La víctima de la tortura no es un igual, sino el «culpable» de todo lo negativo y adverso, volviéndose la violencia ejercida en servicio social éticamente irreprochable. Por ello no hay conflicto moral en el victimario, pues el Otro no es considerado un semejante, un prójimo, un ser humano: es un «humanoide». El torturador no es, sin embargo, un individuo solitario que da rienda suelta en forma particular a su castigo a los «antisociales». Este recibe órdenes, «la decisión de torturar viene de más arriba». Pero la violencia excede también al que da la orden, no es una cuestión de individuos aislados. Tanto el que manda como el mandado son parte de una organización jerárquicamente estructurada, con pocos arriba y muchos abajo, piramidal. Y en dichos diseños organizacionales, propios de los ejércitos, los valores adoctrinados de lealtad total, respeto absoluto a la autoridad, fidelidad acrítica y disponibilidad absoluta, hacen que el individuo pueda ceder su responsabilidad de decidir. Con este «obedece porque debes», característico de este tipo de organizaciones, se tiene por efecto la cómoda y cínica disolución de la responsabilidad individual. La palabra oficial es ley a obedecer, la que escapa y rehuye toda discusión.
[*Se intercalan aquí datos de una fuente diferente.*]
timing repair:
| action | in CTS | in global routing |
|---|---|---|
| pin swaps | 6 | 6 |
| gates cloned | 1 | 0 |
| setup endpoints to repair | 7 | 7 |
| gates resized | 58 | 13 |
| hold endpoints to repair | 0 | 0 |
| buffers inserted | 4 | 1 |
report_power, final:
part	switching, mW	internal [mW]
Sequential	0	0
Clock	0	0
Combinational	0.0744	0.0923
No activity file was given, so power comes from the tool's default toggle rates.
[flow/config.mk]
export PLATFORM = sky130hd
export DESIGN_NAME = BCD
export DESIGN_NICKNAME = BCD
export VERILOG_FILES = /design/flow/design.v
export SDC_FILE = /design/flow/constraint.sdc
export NUM_CORES = 4
export LEC_CHECK = 1
export CORE_AREA = 10 10 70 70
export DIE_AREA = 0 0 80 80
[flow/constraint.sdc]
current_design BCD

set clk_period 5.0
set clk_io_pct 0.2

create_clock -name clk0 -period $clk_period

set non_clock_inputs [all_inputs -no_clocks]
set_input_delay [expr $clk_period * $clk_io_pct] -clock clk0 $non_clock_inputs
set_output_delay [expr $clk_period * $clk_io_pct] -clock clk0 [all_outputs]
[flow/design.v]
`timescale 1ns / 1ps
module BCD(
    input[3:0] a, b,
    input c,
    output [3:0] s,
    output C
    );
    wire c1, c2, c3, k, s0, s1, s2, s3, C1, C2, C3, t;
    assign s0 = a[0]^b[0]^c;
    assign c1 = (a[0]&b[0])|(c&(a[0]^b[0]));
    assign s1 = a[1]^b[1]^c1;
    assign c2 = (a[1]&b[1])|(c1&(a[1]^b[1]));
    assign s2 = a[2]^b[2]^c2;
    assign c3 = (a[2]&b[2])|(c2&(a[2]^b[2]));
    assign s3 = a[3]^b[3]^c3;
    assign k = (a[3]&b[3])|(c3&(a[3]^b[3]));
    assign C = (s3&s2)|(s3&s1)|k;
    assign t = 1'b0;
    assign s[0] = s0^t;
    assign s[1] = s1^C;
    assign C1 = (s1&C);
    assign s[2] = s2^C^C1;
    assign C2 = (s2&C)|(C1&(s2^C));
    assign s[3] = s3^t^C2;
endmodule
[flow/run.sh]
#!/bin/bash
# OpenROAD 26Q1-2900-gdf79404cd8, Yosys 0.63+post, stock flow scripts
make -C /OpenROAD-flow-scripts/flow DESIGN_CONFIG=/design/flow/config.mk WORK_HOME=/design/flow/orfs finish
==> results.cfg <==
; yosys + openroad results
[status]
status = complete, no violations

[worst_setup_path]
critPathSlowestCell = fa_1
critical_path_required_ps = 4000
critPathBufInv = 4
cp_max_fo = 2
setup.worst_path.class = primary input to output pin
crit_end = s[3]
crit_top_cell = fa_2
cp.depth = 12
path_cells = dlygate4sd2_1 -> fa_2 -> inv_2 -> fa_1 -> inv_1 -> fa_2 -> fa_1 -> a21o_1 -> ha_2 -> fa_2 -> xor2_1 -> dlygate4sd2_1
critPathTopFamily = adder cells
crit_arrival_ps = 3780
worstSetupStartpointType = primary input
critPathMaxStageDelay_ps = 450
crit_path_start = a[0]
end_kind = output pin

[final_layout]
fillers = 410
numSequentialCells = 0
stdcell_count = 77
seq_area_sq_um = 0
area_delta_synth_final_pct = 139
drive_gt1_frac = 0.258
clkbuf_count = 0

[place]
gp_congestion = 0.774
dp.cells = 77
port_buffers = 14

[global_routing]
grt-ovfl-total = 0
antenna_found_initial = 0
grt_max_degree = 3
grt_pass1_wl_um = 745
track_usage = 0.0144
grt_pass1_vias = 155

[synthesis]
synthTopLogicFamily = adder cells
yosysCellCount = 15
syn-cell-area_sq_um = 161
top_area_frac = 0.620
synthDistinctLibCells = 7
adder_share = 0.698
area_leaders = fa_1 62%, inv_1 12%, ha_1 7.8%, xor2_1 5.4%, a21o_1 4.7%
synthTopCellsByCount = 5 x fa_1, 5 x inv_1
synthAoiAreaFrac = 0.0465
syn_avg_cell_area_sq_um = 10.8
simple_gate_share = 0.0388
ys_chip_area_sq_um = 161
yosys-mux-area-fraction = 0
yosysSeqAreaShare = 0
postSynthCellCount = 15
xor_share = 0.0543
synth.largest_area_cell = fa_1
ys_warn_count = 0

[power_and_ir_drop]
leakage_nw = 0.169
p_per_area_mw_per_mm2 = 156
ir_drop_mv = 0.0543
total_power_mw = 0.0601

[routing]
vias_per_cell = 1.95
drcViolationCount = 0
drt_pass1_iterations = 2
insertedDiodeCount = 0
wirelength_um = 507
drt_iter0_drc = 2
num_vias = 150
wl_per_cell_um = 6.58
antenna_left = 0

[timing]
finalCritPeriodShare = 0.957
finalHoldViolCount = 0
setup_viol = 0
max_slew_margin = 0.929
worst-slew-pin-transition_ps = 105
rsz0062_at_grt = false
max_clock_freq_ghz = 0.209
drv_slew = 0
min_period_ps = 4780

[die]
dieArea_sq_mm = 0.00640
die_height_um = 80
core_sq_mm = 0.00342
num_io_pins = 14
rows = 21
die_width_um = 80
initial_core_util = 0.0473

[clock_network]
postCtsSetupBuffers = 0

[worst_hold_path]
hp-class = primary input to output pin
whs_path_depth = 3

[flow_run]
warnings = 33
max_cap_violations = 0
Desde aquí, entonces, la bomba de racimo que implica la sumatoria de grupo, institución e ideología. Se da un juego dialéctico «infernal»: sumisión, disponibilidad para la institución, obediencia a la autoridad, lealtad a la jerarquía, hostilidad frente a la diferencia, desaparición de la responsabilidad individual en el obedecer ciego a normas que se consideran de validez universal. Si a esto agregamos el «fondo ideológico» que prepara la victimización del Otro, tenemos un entramado que posibilita que seres humanos normales puedan cometer actos como los de tortura, sin sentirse siquiera responsables de sus acciones.
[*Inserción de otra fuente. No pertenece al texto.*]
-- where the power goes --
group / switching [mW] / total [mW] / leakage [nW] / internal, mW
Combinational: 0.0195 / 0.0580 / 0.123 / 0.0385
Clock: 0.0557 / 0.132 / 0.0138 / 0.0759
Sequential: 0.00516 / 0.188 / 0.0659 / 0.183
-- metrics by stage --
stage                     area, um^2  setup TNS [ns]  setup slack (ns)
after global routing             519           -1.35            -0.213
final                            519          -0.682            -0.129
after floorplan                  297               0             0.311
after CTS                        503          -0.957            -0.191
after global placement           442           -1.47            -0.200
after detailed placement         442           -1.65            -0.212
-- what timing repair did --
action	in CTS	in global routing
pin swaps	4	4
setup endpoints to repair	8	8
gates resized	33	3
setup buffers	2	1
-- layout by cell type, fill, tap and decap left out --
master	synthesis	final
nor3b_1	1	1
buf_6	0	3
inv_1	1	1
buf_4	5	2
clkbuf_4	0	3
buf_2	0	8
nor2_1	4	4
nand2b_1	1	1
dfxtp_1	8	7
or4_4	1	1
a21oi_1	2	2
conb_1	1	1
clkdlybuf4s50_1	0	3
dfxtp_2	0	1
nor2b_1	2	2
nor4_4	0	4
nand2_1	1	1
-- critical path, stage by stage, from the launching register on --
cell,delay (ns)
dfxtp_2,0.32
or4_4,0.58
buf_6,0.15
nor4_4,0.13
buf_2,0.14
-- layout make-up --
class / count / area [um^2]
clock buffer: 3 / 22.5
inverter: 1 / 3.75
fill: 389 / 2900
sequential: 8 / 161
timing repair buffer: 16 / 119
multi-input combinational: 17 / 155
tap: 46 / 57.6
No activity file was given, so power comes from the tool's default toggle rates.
[/design/flow/design.v]
module plus1(
    input wire [7:0] in,
    output reg [7:0] out);
    always @* begin
        out = in + 8'h1;
    end
endmodule
[/design/flow/run.sh]
#!/bin/bash
# OpenROAD 26Q1-2900-gdf79404cd8, Yosys 0.63+post, stock flow scripts
make -C /OpenROAD-flow-scripts/flow DESIGN_CONFIG=/design/flow/config.mk WORK_HOME=/design/flow/orfs finish
[/design/flow/config.mk]
export PLATFORM = sky130hd
export DESIGN_NAME = plus1
export DESIGN_NICKNAME = plus1
export VERILOG_FILES = /design/flow/design.v
export SDC_FILE = /design/flow/constraint.sdc
export NUM_CORES = 4
export LEC_CHECK = 1
export CORE_AREA = 10 10 70 70
export DIE_AREA = 0 0 80 80
[/design/flow/constraint.sdc]
current_design plus1

set clk_period 1.0
set clk_io_pct 0.2

create_clock -name clk0 -period $clk_period

set non_clock_inputs [all_inputs -no_clocks]
set_input_delay [expr $clk_period * $clk_io_pct] -clock clk0 $non_clock_inputs
set_output_delay [expr $clk_period * $clk_io_pct] -clock clk0 [all_outputs]
==> impl_metrics.csv <==
group,metric,value,unit
run_status,outcome,"finished with violations",
run_status,failed_checks,"negative setup slack",
critical_path,critPathMaxFanout,2,
critical_path,crit_required,800,ps
min_path,hold_path.class,"primary input to output port",
power_and_ir_drop,max-vdd-ir-drop,0.0437,mV
final_layout,drive_gt1_share,81.4,%
grt,gr-total-overflow,0,
floorplanning,fp.dieW,80,um
detailed_routing,finalWirelength,682,um
sta,period_used_share,110,%
synthesis,yosys-stat-cells,16,
power_and_ir_drop,power_density,321,nW/um^2
sta,tns,-181,ps
detailed_routing,diodes,0,
final_layout,fillers,387,
place,gp_congestion,0.732,
synthesis,synth_seq_share,0,%
detailed_routing,drtIter0Drc,0,
place,placedCellCount,85,
sta,setup-violations-final,3,
floorplanning,chip_area,6400,um^2
grt,grt_util_all_layers,2.06,%
floorplanning,core,3420,um^2
detailed_routing,wl_per_cell,7.66,um
place,place_ws,-936,ps
critical_path,crit_chain,"clkdlybuf4s15_2 -> nand2_2 -> nor3_4 -> xor2_1 -> buf_2",
sta,rsz0062_at_grt,"yes",
final_layout,stdcell_count,89,
sta,max_freq,906,MHz
floorplanning,fp_util,3.41,%
run,maxCapViolations,0,
critical_path,critPathLaunchType,"primary input",
synthesis,top_cells_by_area,"xnor2_1, xor2_1, ha_1",
floorplanning,core.rowCount,21,
detailed_routing,drt-vias-per-instance,2.38,
synthesis,synth.distinct_cells,10,
critical_path,cpPeakStageDelay,190,ps
critical_path,slowest_stage,"clkdlybuf4s15_2",
sta,drv_slew,0,
critical_path,cp.arrival,900,ps
critical_path,cp-end-kind,"output port",
grt,grt_max_degree,5,
detailed_routing,drc,0,
sta,hold_viol,0,
run,tool_warnings,34,
floorplanning,die_h,80,um
detailed_routing,ant_nets,0,
power_and_ir_drop,total_power,151,uW
power_and_ir_drop,p_leak,0.000211,uW
final_layout,seq_area,0,um^2
sta,slew_headroom,90.7,%
place,io_buffer_count,16,
sta,setup_ws,-104,ps
grt,grt_pass1_vias,212,
synthesis,syn_inst,16,
grt,grt_antenna_before_repair,0,
synthesis,syn_avg_cell_area,7.27,um^2
sta,finalWorstPathRequiredPeriod,1100,ps
place,dp_hpwl,551,um
synthesis,post-synth-top-area-fraction,22.6,%
critical_path,crit_type,"primary input to output port",
synthesis,top_area_cell,"xnor2_1",
grt,grt_pass1_wl,1.10,mm
final_layout,comb_area,189,um^2
sta,holdWs,759,ps
final_layout,clockBufferCount,0,
synthesis,yosys-stat-area,116,um^2
synthesis,synth_warnings,1,
sta,tightest_slew,139,ps
final_layout,area_growth,305,%
floorplanning,ios,16,
detailed_routing,vias,212,
synthesis,synthesis.area,116,um^2
final_layout,flops,0,
detailed_routing,drt_pass1_iterations,1,
## power breakdown
group	internal (uW)	switching (uW)
registers	0	0
clock network	0	0
logic	96.6	54.9
## per-stage QoR
step | util, % | cell area [um^2]
CTS | 13.5 | 462
finish | 13.8 | 472
global route | 13.8 | 472
detailed placement | 11.3 | 387
global placement | 11.3 | 387
floorplan | - | 116
## cells by family after synthesis
logic type                 after synthesis  synth area share [%]
and+or+nand+nor                          8                  40.9
adders and majority gates                1                  10.8
buffers and inverters                    1                  3.22
xor gates and xnor gates                 6                  45.2
## placed cells by master, fill, tap and decap left out
cell             instances
ha_4                     1
clkbuf_2                 2
nand2_2                  2
nand3_4                  2
clkdlybuf4s15_2          1
buf_8                    2
nand3_2                  1
nor2_4                   1
dlygate4sd2_1            3
nor3_4                   1
buf_4                    7
inv_1                    1
buf_6                    5
and3_4                   1
xor2_1                   3
xnor2_1                  1
buf_2                    7
xnor2_2                  2
## cell usage after synthesis (all sizes together)
master  instances
and3            1
inv             1
nand2           2
nor3            1
ha              1
nand3           3
xor2            3
nor2            1
xnor2           3
## critical path: cells and delay by family
kind,cells,cell delay (ps)
xor gates and xnor gates,1,150
and+or+nand+nor,2,250
buffers and inverters,2,300
## layout make-up
cell class	instances	area share [%]
multi-input combinational	15	40.1
timing repair buffer	27	46.9
inverter	1	0.796
tap	46	12.2
## final timing paths
check                 slack (ps)  cells after the start     end  startpoint
worst max-delay path        -100                      5  out[7]       in[6]
worst min-delay path         760                      4  out[4]       in[3]
## routing by layer
metal,part of all wire [%],routed length [um],track usage (%)
met5,0,0,0
met4,0,0,0
met1,42,285,2.38
met3,12,79,0.795
met2,47,318,3.69
## timing repair
action	in CTS	in global routing
setup buffers	4	0
setup endpoints to repair	8	6
hold buffers	0	0
resized	68	5
pin swaps	10	5
Power figures rest on the tool's default switching activity, not on a simulated workload.
File: design.v
module clocks(
    input wire osc_50,                   
    input wire clock_key,                
    output reg clock);                   
    reg [24:0] clock_slow;
    reg clock_key1, clock_key_sync;
    always @(posedge osc_50) begin
        clock_slow <= clock_slow + 25'h1;
    end
    always @(posedge osc_50) begin
        clock_key1 <= clock_key;
	clock_key_sync <= clock_key1;
    end
    always @* begin
        clock = clock_slow[24];                   
    end
endmodule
Estamos en deuda con Sebastián Acevedo y sus hijos, pues nuestro país no ha resuelto lo más importante: ¿Cómo evitar que hechos como la tortura no vuelvan a ocurrir en nuestro país?. Pues si ayer tal práctica se hizo conocida al golpear a quienes representaban la posibilidad de cambiar el orden establecido a favor de intereses populares, ¿podemos asegurar que hoy no se aplica tal violencia a los tildados de «antisociales», jóvenes y niños de origen socioeconómico precario, muchos de los cuales viven en las calles? ¿Qué sucede en las cárceles hacinadas de Chile? ¿La violencia intrafamiliar, el femicidio, el acoso sexual en el trabajo, no son otra forma de experiencia de la tortura? ¿Cómo es estigmatizada desde ciertos medios de comunicación una parte importante de la sociedad chilena y de nuestros hermanos de países vecinos? ¿No allana ello a la emergencia de la práctica de la tortura? Hoy ya no es suficiente con hacer patente la denuncia contra la tortura, pues ella por sí misma no basta para asegurar un «nunca más». Como sociedad debemos ser capaces de avanzar a que se haga justicia y se castigue a los culpables de estos horrores como señal social de que éste tipo de hechos no pueden volver a ocurrir. Al mismo tiempo, debemos hacer un esfuerzo mayor por cambiar las condiciones de posibilidad que volvieron verosímil la práctica institucionalizada de la tortura, para que más allá de lo que se pueda conseguir en el ámbito de los Tribunales de Justicia, la desalojemos para siempre de nuestro modo de vivir la sociedad. Sebastián Acevedo, lo que te ocurrió no nos ha dejado de pasar.